- _The task_:
Each line in the entries below that holds the string "regIn" is to be listed.

- _The input_:
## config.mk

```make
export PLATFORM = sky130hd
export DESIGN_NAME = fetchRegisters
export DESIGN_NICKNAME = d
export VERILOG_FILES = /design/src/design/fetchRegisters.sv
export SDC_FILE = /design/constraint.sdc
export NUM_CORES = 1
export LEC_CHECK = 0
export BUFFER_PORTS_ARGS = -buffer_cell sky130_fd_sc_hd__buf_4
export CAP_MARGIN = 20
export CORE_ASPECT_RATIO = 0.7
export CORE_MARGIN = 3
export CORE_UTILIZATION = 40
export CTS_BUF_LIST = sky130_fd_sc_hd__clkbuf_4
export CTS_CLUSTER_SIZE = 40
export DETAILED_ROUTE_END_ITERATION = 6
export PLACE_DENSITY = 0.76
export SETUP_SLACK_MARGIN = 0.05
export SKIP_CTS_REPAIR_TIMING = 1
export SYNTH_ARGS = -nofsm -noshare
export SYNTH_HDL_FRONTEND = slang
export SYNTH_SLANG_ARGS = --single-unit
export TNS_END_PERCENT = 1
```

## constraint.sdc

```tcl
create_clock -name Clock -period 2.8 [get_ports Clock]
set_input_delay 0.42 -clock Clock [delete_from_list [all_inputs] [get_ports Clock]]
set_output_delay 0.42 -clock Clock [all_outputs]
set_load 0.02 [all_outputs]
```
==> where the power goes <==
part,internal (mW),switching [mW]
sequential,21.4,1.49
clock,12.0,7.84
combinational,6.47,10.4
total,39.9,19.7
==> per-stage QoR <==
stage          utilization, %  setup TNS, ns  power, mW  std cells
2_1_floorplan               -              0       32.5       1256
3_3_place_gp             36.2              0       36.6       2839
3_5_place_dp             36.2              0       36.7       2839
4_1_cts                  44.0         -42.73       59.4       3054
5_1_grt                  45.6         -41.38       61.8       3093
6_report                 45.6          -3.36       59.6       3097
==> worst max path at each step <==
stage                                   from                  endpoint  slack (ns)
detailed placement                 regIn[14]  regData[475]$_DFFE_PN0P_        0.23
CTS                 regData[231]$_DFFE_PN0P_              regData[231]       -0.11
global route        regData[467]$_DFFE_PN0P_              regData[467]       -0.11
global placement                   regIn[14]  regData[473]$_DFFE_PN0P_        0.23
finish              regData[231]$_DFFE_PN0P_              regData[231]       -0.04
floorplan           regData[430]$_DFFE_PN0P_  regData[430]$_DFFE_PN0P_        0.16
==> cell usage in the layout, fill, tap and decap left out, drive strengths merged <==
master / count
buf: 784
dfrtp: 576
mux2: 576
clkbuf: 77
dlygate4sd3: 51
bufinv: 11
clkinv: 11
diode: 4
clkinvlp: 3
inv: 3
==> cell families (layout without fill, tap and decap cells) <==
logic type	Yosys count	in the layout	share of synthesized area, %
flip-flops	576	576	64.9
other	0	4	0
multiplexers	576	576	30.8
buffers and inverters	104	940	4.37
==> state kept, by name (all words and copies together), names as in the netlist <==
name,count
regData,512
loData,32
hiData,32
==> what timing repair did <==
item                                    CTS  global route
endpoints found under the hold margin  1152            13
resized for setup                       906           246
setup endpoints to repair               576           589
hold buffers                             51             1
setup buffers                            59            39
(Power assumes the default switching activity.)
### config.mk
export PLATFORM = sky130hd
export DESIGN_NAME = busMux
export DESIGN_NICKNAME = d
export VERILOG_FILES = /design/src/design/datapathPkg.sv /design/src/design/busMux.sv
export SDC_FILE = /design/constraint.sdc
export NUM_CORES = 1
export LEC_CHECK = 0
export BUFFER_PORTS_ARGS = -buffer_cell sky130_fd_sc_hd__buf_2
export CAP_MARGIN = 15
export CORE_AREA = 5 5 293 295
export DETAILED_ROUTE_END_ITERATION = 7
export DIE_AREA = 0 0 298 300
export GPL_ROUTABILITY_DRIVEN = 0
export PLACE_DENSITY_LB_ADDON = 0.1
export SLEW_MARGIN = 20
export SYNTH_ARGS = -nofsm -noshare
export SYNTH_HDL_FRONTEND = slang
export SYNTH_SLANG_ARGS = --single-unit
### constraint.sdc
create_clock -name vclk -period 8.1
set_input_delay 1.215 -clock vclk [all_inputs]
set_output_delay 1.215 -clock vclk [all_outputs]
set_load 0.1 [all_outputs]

- _Response area_:
detailed placement                 regIn[14]  regData[475]$_DFFE_PN0P_        0.23
global placement                   regIn[14]  regData[473]$_DFFE_PN0P_        0.23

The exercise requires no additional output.